__Task__. Which lines of the records hold the string "carry"? Report only how many of them there are.

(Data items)
....................
Source: an optimization exercise on an open RTL-to-GDS flow (aim: small area, a short achievable clock period and few clock cycles per item). Production flows keep margins and buffers that such runs may drop. In this exercise RTL edits were held to simulation tests only and were not proved equivalent to the original. Power is estimated from default activity; no workload was simulated.

`flow/design.v`:
```
`timescale 1ns/1ps
module ooo_regfile (
  input  logic        clk,
  input  logic        i_clr,
  input  logic        i_we,
  input  logic [4:0]  i_waddr,
  input  logic [31:0] i_wdata,
  input  logic [31:1] i_rsel1,
  input  logic [31:1] i_rsel2,
  output logic [31:0] o_rdata1,
  output logic [31:0] o_rdata2
);
  logic [31:0] regs [32];
  logic [31:0] wdata;
  assign wdata = i_wdata & {32{~i_clr}};
  always_ff @(posedge clk) begin
    for (int i = 1; i < 32; i++) begin
      if (i_clr || (i_we && i_waddr == 5'(i))) regs[i] <= wdata;
    end
  end
  always_comb begin
    o_rdata1 = '0;
    o_rdata2 = '0;
    for (int i = 1; i < 32; i++) begin
      o_rdata1 = o_rdata1 | (regs[i] & {32{i_rsel1[i]}});
      o_rdata2 = o_rdata2 | (regs[i] & {32{i_rsel2[i]}});
    end
  end
endmodule
`timescale 1ns/1ps
module ooo_alu (
  input  logic        i_sub,
  input  logic [6:0]  i_sel,
  input  logic [31:0] i_a,
  input  logic [31:0] i_bx,
  input  logic [4:0]  i_shamt,    
  output logic [31:0] o_result
);
  logic [31:0] p, g;
  logic [31:0] gk [6];
  logic [31:0] pk [6];
  logic [31:0] carry;         
  logic [31:0] sum;
  logic        slt;
  assign p = i_a ^ i_bx;
  assign g = i_a & i_bx;
  always_comb begin
    gk[0] = g;
    pk[0] = p;
    gk[0][0] = g[0] | (p[0] & i_sub);
    for (int l = 0; l < 5; l++) begin
      for (int i = 0; i < 32; i++) begin
        if (i >= (1 << l)) begin
          gk[l+1][i] = gk[l][i] | (pk[l][i] & gk[l][i - (1 << l)]);
          pk[l+1][i] = pk[l][i] & pk[l][i - (1 << l)];
        end else begin
          gk[l+1][i] = gk[l][i];
          pk[l+1][i] = pk[l][i];
        end
      end
    end
    carry = {gk[5][30:0], i_sub};
  end
  assign sum = p ^ carry;
  assign slt = (i_a[31] == i_bx[31]) ? i_a[31] : sum[31];
  logic [31:0] sh_in, sh_out, sh_rev;
  always_comb begin
    for (int i = 0; i < 32; i++) sh_in[i] = i_sel[4] ? i_a[31-i] : i_a[i];
  end
  assign sh_out = sh_in >> i_shamt;
  always_comb begin
    for (int i = 0; i < 32; i++) sh_rev[i] = sh_out[31-i];
  end
  assign o_result = ({32{i_sel[0]}} & sum)
                  | ({32{i_sel[1]}} & g)
                  | ({32{i_sel[2]}} & (p | g))
                  | ({32{i_sel[3]}} & p)
                  | ({32{i_sel[4]}} & sh_rev)
                  | ({32{i_sel[5]}} & sh_out)
                  | {31'd0, i_sel[6] & slt};
endmodule
`timescale 1ns/1ps
module ooo_core (
  input  logic        clk,
  input  logic        rst,
  input  logic        i_valid,
  input  logic [4:0]  i_uop_rd,
  input  logic [4:0]  i_uop_rs1,
  input  logic [4:0]  i_uop_rs2,
  input  logic [2:0]  i_uop_op,
  input  logic        i_uop_use_imm,
  input  logic [31:0] i_uop_imm,
  output logic        o_ready,
  output logic        o_commit_valid,
  output logic [4:0]  o_commit_rd,
  output logic [31:0] o_commit_data
);
  assign o_ready = 1'b1;
  logic        i_v;           
  logic        i_w;           
  logic [4:0]  i_rd;
  logic [4:0]  i_rs1;         
  logic [4:0]  i_rs2;
  logic        i_fwd1;        
  logic        i_fwd2;
  logic [2:0]  i_op;
  logic        i_sub;         
  logic        i_imm_sel;
  logic [31:0] i_imm;
  logic        e_v;
  logic        e_w;
  logic [4:0]  e_rd;
  logic        e_sub;
  logic [6:0]  e_sel;
  logic [31:0] e_a;
  logic [31:0] e_bx;          
  logic [4:0]  e_shamt;       
  logic        c_v;
  logic [4:0]  c_rd;
  logic [31:0] c_data;
  always_ff @(posedge clk) begin
    i_rd      <= i_uop_rd;
    i_op      <= i_uop_op;
    i_sub     <= (i_uop_op == 3'd1) || (i_uop_op == 3'd7);
    i_imm_sel <= i_uop_use_imm;
    i_imm     <= i_uop_imm;
    i_rs1     <= i_uop_rs1;
    i_rs2     <= i_uop_use_imm ? 5'd0 : i_uop_rs2;
    i_fwd1    <= i_w && (i_uop_rs1 == i_rd);
    i_fwd2    <= i_w && (i_uop_rs2 == i_rd);
    if (rst) begin
      i_v <= 1'b0;
      i_w <= 1'b0;
    end else begin
      i_v <= i_valid;
      i_w <= i_valid && (i_uop_rd != 5'd0);
    end
  end
  logic        rst_q;
  always_ff @(posedge clk) rst_q <= rst;
  logic [31:0] rf_a, rf_b, alu_out;
  logic [31:0] fwd_a, fwd_b;
  logic [31:1] rsel1, rsel2;
  always_comb begin
    for (int r = 1; r < 32; r++) begin
      rsel1[r] = (i_rs1 == 5'(r));
      rsel2[r] = (i_rs2 == 5'(r));
    end
  end
  ooo_regfile regfile_i (
    .clk      (clk),
    .i_clr    (rst_q),
    .i_we     (e_w),
    .i_waddr  (e_rd),
    .i_wdata  (alu_out),
    .i_rsel1  (rsel1),
    .i_rsel2  (rsel2),
    .o_rdata1 (rf_a),
    .o_rdata2 (rf_b)
  );
  always_comb begin
    if (i_fwd1)         fwd_a = alu_out;
    else                fwd_a = rf_a;
    if (i_imm_sel)      fwd_b = i_imm;
    else if (i_fwd2)    fwd_b = alu_out;
    else                fwd_b = rf_b;
  end
  always_ff @(posedge clk) begin
    e_rd    <= i_rd;
    e_sub   <= i_sub;
    e_sel   <= {i_op == 3'd7, i_op == 3'd6, i_op == 3'd5, i_op == 3'd4,
                i_op == 3'd3, i_op == 3'd2, i_op[2:1] == 2'd0} & {7{i_w}};
    e_a     <= fwd_a;
    e_bx    <= fwd_b ^ {32{i_sub}};
    e_shamt <= fwd_b[4:0];
    if (rst) begin
      e_v <= 1'b0;
      e_w <= 1'b0;
    end else begin
      e_v <= i_v;
      e_w <= i_w;
    end
  end
  ooo_alu alu_i (
    .i_sub    (e_sub),
    .i_sel    (e_sel),
    .i_a      (e_a),
    .i_bx     (e_bx),
    .i_shamt  (e_shamt),
    .o_result (alu_out)
  );
  always_ff @(posedge clk) begin
    c_rd   <= e_rd & {5{e_v}};
    c_data <= alu_out & {32{e_v}};
    if (rst) c_v <= 1'b0;
    else     c_v <= e_v;
  end
  assign o_commit_valid = c_v;
  assign o_commit_rd    = c_rd;
  assign o_commit_data  = c_data;
endmodule
```
`flow/flow/run.sh`:
```
#!/bin/bash
# The standard layout (standard.sh, standard synthesis unchanged) with two
# changes to how the layout is optimised; the constraints are not changed:
#  - the buffer put on every input and output port is buf_4 instead of the
#    delay cell that buffer_ports picks by default.
set -o pipefail
bash standard.sh SETUP_SLACK_MARGIN=8.5 \
  "BUFFER_PORTS_ARGS=-buffer_cell sky130_fd_sc_hd__buf_4" finish > standard.log 2>&1
```
`flow/standard.sh`:
```
#!/bin/bash
# synth_recipe.tcl (not shown) runs the flow's synth.tcl, then flattens the netlist and writes it again
# the make line also repeats each setting of config.mk as NAME=value (left out here)
make -C /OpenROAD-flow-scripts/flow DESIGN_CONFIG=/design/flow/config.mk WORK_HOME=/design/flow/orfs CLKGATE_MAP_FILE= SYNTH_SCRIPT=/design/flow/synth_recipe.tcl "${@:-finish}"
```
`flow/config.mk`:
```
export PLATFORM = sky130hd
export DESIGN_NAME = ooo_core
export DESIGN_NICKNAME = ooo_core
export VERILOG_FILES = /design/flow/design.v
export SDC_FILE = /design/flow/constraint.sdc
export NUM_CORES = 4
export LEC_CHECK = 0
export CAP_MARGIN = 20
export CORE_MARGIN = 2
export CORE_UTILIZATION = 45
export CTS_CLUSTER_DIAMETER = 80
export CTS_CLUSTER_SIZE = 20
export GPL_ROUTABILITY_DRIVEN = 1
export GPL_TIMING_DRIVEN = 1
export PLACE_DENSITY = 0.6
export SLEW_MARGIN = 20
```
`flow/constraint.sdc`:
```
create_clock -name core_clock -period 12.0 [get_ports {clk}]
set_input_delay 2.4000 -clock core_clock [delete_from_list [all_inputs] [get_ports {clk}]]
set_output_delay 2.4000 -clock core_clock [all_outputs]
set_load 0.01 [all_outputs]
```
==> summary.md, run 1 <==
| Metric | Value |
|---|---|
| Die H | `about 350 um` |
| CTS H-tree depth | `3` |
| Critical-path top delay cell | `dfxtp_4` |
| Crit path launch | `c_data[21]` |
| Normalized max-slew margin | `0.108` |
| Path type of the worst min-delay path | `reg2reg` |
| Total CTS buffers | `73` |
| Nets | `around 4300` |
| Final Skew | `~0.045 ns` |
| Routed WL | `between 200000 and 300000 um` |
| Final worst setup slack | `roughly 8.4 ns` |
| Most used flip-flop cell after synthesis | `edfxtp_1` |
| # DRC | `0` |
| Post-synthesis cell type count | `97` |
| R2R Setup Slk | `about 8.4 ns` |
| Max Slew Vio Count | `0` |
| RSZ-0062 raised after global routing | `true` |
| I/O pin total | `a little over 90` |
| R2R Path Start | `i_rs2[1]` |
| Pwr dens | `~150 nW/um^2` |
| Delay of the slowest cell on the worst path | `between 0.3 and 0.4 ns` |
| Max Cap Viol | `0` |
| CTS sink count | `1171` |
| Startpoint Class | `flip-flop` |
| Via Count | `roughly 46000` |
| Core area | `118000 um^2` |
| CTS Root Buffer Type | `clkbuf_16` |
| Setup_tns | `0 ns` |
| Input/output buffers | `91` |
| Final Setup Violations | `0` |
| Die Area | `about 120000 um^2` |
| Number of synthesized flops with an enable pin | `just under 1000` |
| Crit path max fanout | `1` |
| Synthesized flop and latch total | `about 1200` |
| Clock transition at the registers of the reported paths | `about 0.1 ns` |
| Layout area overhead | `13.8%` |
| Average wire per standard cell | `46.2 um` |
| VDD IR max | `119 uV` |
| Outcome | `finished clean` |
| WP depth | `1` |
| ANT nets after route | `0` |
| Die Span X | `between 300 and 400 um` |
| Sequential share of the synthesized area | `0.627` |
| Worst skew pair latency | `about 0.7 ns` |
| Max Fclk | `~0.28 GHz` |
| Synth warn | `6` |
| DP HPWL | `~150000 um` |
| Antenna violations before repair | `10` |
| Post-synth ARST share | `0` |
| WS Path Type | `reg2out` |
| Critical Path Sink | `o_commit_data[21]` |
| Worst-Margin Slew | `roughly 1.3 ns` |
| Share of cells above drive strength 1 | `0.189` |
| Via density | `approximately 8.0` |
| Total track usage | `0.428` |
| Initial DRC Count | `roughly 10000` |
| Kind of cell adding the most delay to the critical path | `flip-flops` |
| R2r endpoint | `e_bx[5]` |
| Pre-antenna DRT Iters | `10` |
| Mapped Area | `53200 um^2` |
| Hold Vio Cnt, Final | `0` |
| Leak | `between 20 and 25 nW` |
| Row count | `roughly 130` |
| R2r worst-path depth | `9` |
| Fin cells | `5777` |
| CTS Buffer Depth | `3` |
| Synthesized Nets | `4210` |
| Pre-CTS setup slack | `7.07 ns` |
| Fin crit share | `0.300` |
| Worst Path Required | `between 9 and 10 ns` |
| Fin crit period | `3.60 ns` |
| Most frequent cells in the layout | `992 x edfxtp_1, 608 x a22oi_1, 261 x nand2_1` |
| Worst path arrival time | `between 1 and 1.5 ns` |
| Vias in the first global route | `roughly 42000` |
| Grt ovf | `0` |
| CP cell instances | `buf_6` |
| Mapped Avg Cell Area | `between 10 and 15 um^2` |
| CTS tree | `done` |
| First-pass GRT wire length | `about 360000 um` |
| Critical Path End Type | `primary output` |
| Commonest non-fill, non-tap cell in the layout | `edfxtp_1` |
| Final core utilization | `0.515` |
| RePlAce Congestion | `0.994` |
| Initial core utilization | `0.452` |
| Cell total after placement | `between 5000 and 6000` |
| Synth Instances | `around 4000` |
| Buffers & Inverters on Critical Path | `1` |
| Largest net degree at the start of global routing | `slightly above 50` |
[routing by layer]
metal	part of all wire	track usage
met1	0.33	0.526
met2	0.40	0.591
met3	0.18	0.202
met4	0.094	0.295
met5	0.0011	0.0164
[cell families (layout without fill, tap and decap cells)]
logic type,Yosys count,in the layout,share of synthesized area
AO/OA/AOI/OAI,1429,1429,0.202
flip-flops,1171,1171,0.627
AND/OR/NAND/NOR,869,878,0.0787
buffers and inverters,389,523,0.0304
multiplexers,109,109,0.0365
adder cells (fa/ha/maj),66,66,0.0158
XOR/XNOR,56,56,0.00936
other,1,9,0.0000705
[area by class of cell]
type / instances / area [um^2]
repair buffers: 323 / 2870
fillers: 9994 / 57100
well taps: 1536 / 1920
multi-input cells: 2539 / 19700
clock inverters: 13 / 150
repair inverters: 1 / 5.00
clock buffers: 93 / 1980
inverters: 93 / 357
diodes: 8 / 20.0
flip-flops and latches: 1171 / 33500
....................
__Output of the task__. 3